How Machines Learn to Be Racist

This is the fourth installment in a series that aims to explain and peer inside the black-box algorithms that increasingly dominate our lives.

Early computers were mostly just big calculators, helping us process large numbers. Now, however, computers are so powerful that they are learning how to make decisions on their own in the rapidly growing field of artificial intelligence.

But AI-enabled machines are only as smart as the knowledge they have been fed. Microsoft learned that lesson the hard way earlier this year when it released an AI Twitter bot called Tay that had been trained to talk like a Millennial teen. Within 24 hours, however, a horde of Twitter users had retrained Tay to be a racist Holocaust-denier, and Microsoft was forced to kill the bot.

This was not the first episode of an AI system learning the wrong lessons from its data inputs. Last year, Google’s automatic image recognition engine tagged a photo of two black people as “gorillas” — presumably because the machine learned on a database that hadn’t included enough photos of either animals or people.
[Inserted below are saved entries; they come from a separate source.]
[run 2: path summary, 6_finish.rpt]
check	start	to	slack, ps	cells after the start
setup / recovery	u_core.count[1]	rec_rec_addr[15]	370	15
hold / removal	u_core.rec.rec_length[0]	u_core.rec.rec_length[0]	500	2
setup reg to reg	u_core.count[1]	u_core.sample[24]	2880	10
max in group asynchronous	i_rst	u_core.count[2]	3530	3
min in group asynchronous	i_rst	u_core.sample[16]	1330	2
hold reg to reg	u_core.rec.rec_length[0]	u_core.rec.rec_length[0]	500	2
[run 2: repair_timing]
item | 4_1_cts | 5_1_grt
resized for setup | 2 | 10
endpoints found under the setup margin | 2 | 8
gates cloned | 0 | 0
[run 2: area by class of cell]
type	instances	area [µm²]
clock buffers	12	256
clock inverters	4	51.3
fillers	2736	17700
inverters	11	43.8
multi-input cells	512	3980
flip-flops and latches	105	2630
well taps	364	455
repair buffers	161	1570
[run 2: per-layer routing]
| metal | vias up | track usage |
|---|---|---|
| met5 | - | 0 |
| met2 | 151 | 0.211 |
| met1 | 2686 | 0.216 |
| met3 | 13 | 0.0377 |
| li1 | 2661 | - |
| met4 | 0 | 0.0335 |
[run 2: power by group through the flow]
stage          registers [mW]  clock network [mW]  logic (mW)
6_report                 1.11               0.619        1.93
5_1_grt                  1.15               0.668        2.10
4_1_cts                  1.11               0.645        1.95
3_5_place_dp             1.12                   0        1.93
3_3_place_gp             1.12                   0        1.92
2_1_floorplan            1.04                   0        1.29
The company apologized and said they would fix it.

To illustrate how sensitive AI systems are to their information diet, we built an AI engine that deduced synonyms from news articles published by different types of news organizations. We used an algorithm created by Google called word2vec, that is one of the neural nets that Google uses in its search engine, its image recognition tool, and to generate automatic email responses.

We trained the synonym picker by having it “read” hundreds of thousands of articles from six different categories of news outlets:

Then we let the synonym picker guess which words appeared to have similar meanings, based on the knowledge it gained from each news database. The varied results generated by each category were striking.

Consider the synonyms generated for “BlackLivesMatter.” For the Left-trained AI, “hashtag” was the closest synonym; for the Right-trained AI, it was “AllLivesMatter.” For the AI trained with Digital news outlets, close synonyms were “Ferguson” and “Bernie.”

Or consider synonyms for “woman.” In the Tabloids, “victim” ranked high, while in ProPublica (admittedly trained on the smallest amount of data), “knifepoint” ranked as a close synonym. For “man,” the words “son,” “lover” and “gentleman” were ranked about as high on the list of synonyms by news outlets on the Left as “stabs,” “suspect” and “burglar” were by outlets on the Right.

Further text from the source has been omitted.